(A version of this piece was also published on the Indian news site WSN)
In my blog yesterday morning, I wrote about the tragedy of my forehead and slaphead – both burned at the World Egg Throwing Championships last Sunday and, by yesterday, flaking skin like a politician sheds promises after an election.
Yesterday, my eternally-un-named friend decided she had the cure and covered the top of my head with Rhassoul Mud.
This remained on my head, slowly drying for an hour, so I looked like I shared Italian politician Silvio Berlusconi’s dodgy hairstyle.
And it had no effect.
My skin is still flaking.
While my head was still caking, I received an e-mail from ace UK magician Paul Zenon, who appeared in last year’s increasingly prestigious Malcolm Hardee Comedy Awards Show at the Edinburgh Fringe. (Useful tip No 217: If you have a daily blog, relentlessly plug your own product.)
In my blog three days ago, I mentioned that Malcolm Hardee had abandoned the idea of a stunt linked to American entertainer David Blaine‘s ‘sittting in a glass box suspended by the River Thames for days on end’ stunt.
I wrote that Malcolm lost interest after several plans fell through and the final nail-in-the-coffin was when “an intrepid British magician whom Malcolm knew (not Jerry Sadowitz) phoned him up wanting to borrow Malcolm’s boat because he wanted to kidnap Blaine (financed by a national paper) on 28th September 2003”

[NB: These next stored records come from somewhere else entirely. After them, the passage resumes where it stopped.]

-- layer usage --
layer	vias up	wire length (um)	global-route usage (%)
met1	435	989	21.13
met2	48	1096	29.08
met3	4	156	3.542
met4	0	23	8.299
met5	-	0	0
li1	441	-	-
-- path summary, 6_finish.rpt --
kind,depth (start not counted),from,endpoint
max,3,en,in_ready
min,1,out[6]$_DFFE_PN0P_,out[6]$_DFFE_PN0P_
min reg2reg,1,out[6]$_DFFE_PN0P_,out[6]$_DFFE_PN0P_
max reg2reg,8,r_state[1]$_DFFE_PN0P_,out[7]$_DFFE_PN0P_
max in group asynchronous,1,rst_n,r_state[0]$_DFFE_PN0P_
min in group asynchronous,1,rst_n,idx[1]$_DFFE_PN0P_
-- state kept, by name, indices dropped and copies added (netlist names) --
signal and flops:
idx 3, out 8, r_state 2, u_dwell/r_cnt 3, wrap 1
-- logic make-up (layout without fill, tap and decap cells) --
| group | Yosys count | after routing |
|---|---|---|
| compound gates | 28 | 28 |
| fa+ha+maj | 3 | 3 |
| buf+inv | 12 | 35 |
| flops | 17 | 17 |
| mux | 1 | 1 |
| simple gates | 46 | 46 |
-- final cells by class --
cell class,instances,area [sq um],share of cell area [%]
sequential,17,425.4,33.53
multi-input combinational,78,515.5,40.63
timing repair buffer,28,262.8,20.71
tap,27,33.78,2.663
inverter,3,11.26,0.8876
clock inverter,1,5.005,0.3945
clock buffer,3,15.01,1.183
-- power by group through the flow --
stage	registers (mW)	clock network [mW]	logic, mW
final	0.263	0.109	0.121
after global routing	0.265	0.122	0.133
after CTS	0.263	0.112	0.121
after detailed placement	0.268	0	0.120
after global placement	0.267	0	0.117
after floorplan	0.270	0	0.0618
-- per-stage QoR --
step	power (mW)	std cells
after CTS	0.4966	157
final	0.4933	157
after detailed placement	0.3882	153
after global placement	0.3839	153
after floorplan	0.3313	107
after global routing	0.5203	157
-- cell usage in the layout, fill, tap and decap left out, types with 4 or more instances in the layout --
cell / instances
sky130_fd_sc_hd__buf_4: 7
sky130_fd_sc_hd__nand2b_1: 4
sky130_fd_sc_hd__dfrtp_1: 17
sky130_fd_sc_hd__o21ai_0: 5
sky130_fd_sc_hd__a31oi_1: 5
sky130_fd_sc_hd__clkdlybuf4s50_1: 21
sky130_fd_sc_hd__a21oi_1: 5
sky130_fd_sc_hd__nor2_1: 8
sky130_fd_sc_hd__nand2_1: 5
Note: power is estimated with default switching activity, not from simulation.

This detail – like a few of Malcolm’s other stories (but not the ones in his autobiography) – appears to have grown in the telling.
The UK magician I did not name three days ago was Paul Zenon and, when I asked him about the 2003 David Blaine kidnap plot yesterday, he told me:
“That wasn’t quite the plan. Originally, I was going to borrow Malcolm’s boat and hire in some giant inflatable (bouncy castle-style) food – burgers, sausage and chips, etc.
“Then I was going to moor as close as we could get to David Blaine’s box, with me sat on a toilet in the middle of it, reading a newspaper – and with a scantily-clad girl band playing live.
“In other words, we would remind David Blaine of all the stuff he was abstaining from with his vainglorious stunt. We had interest from an alcohol company and a newspaper for sponsorship but sadly neither bit.”
Oh well… It’s still a good story.
When in doubt, I always say print the legend.
You read it first here.
THERE WAS A 2003 PLOT TO KIDNAP DAVID BLAINE USING SCANTILY-CLAD GIRLS AND SAUSAGES…
It may not be true. But it brightens up Britain without hurting anyone or risking sunburn.
Wouldn’t a hat have been cheaper and more effective than the mud? I will have a Berlusconi style bandana put aside for you at the Scottish National Open Russian Egg Roulette Championship.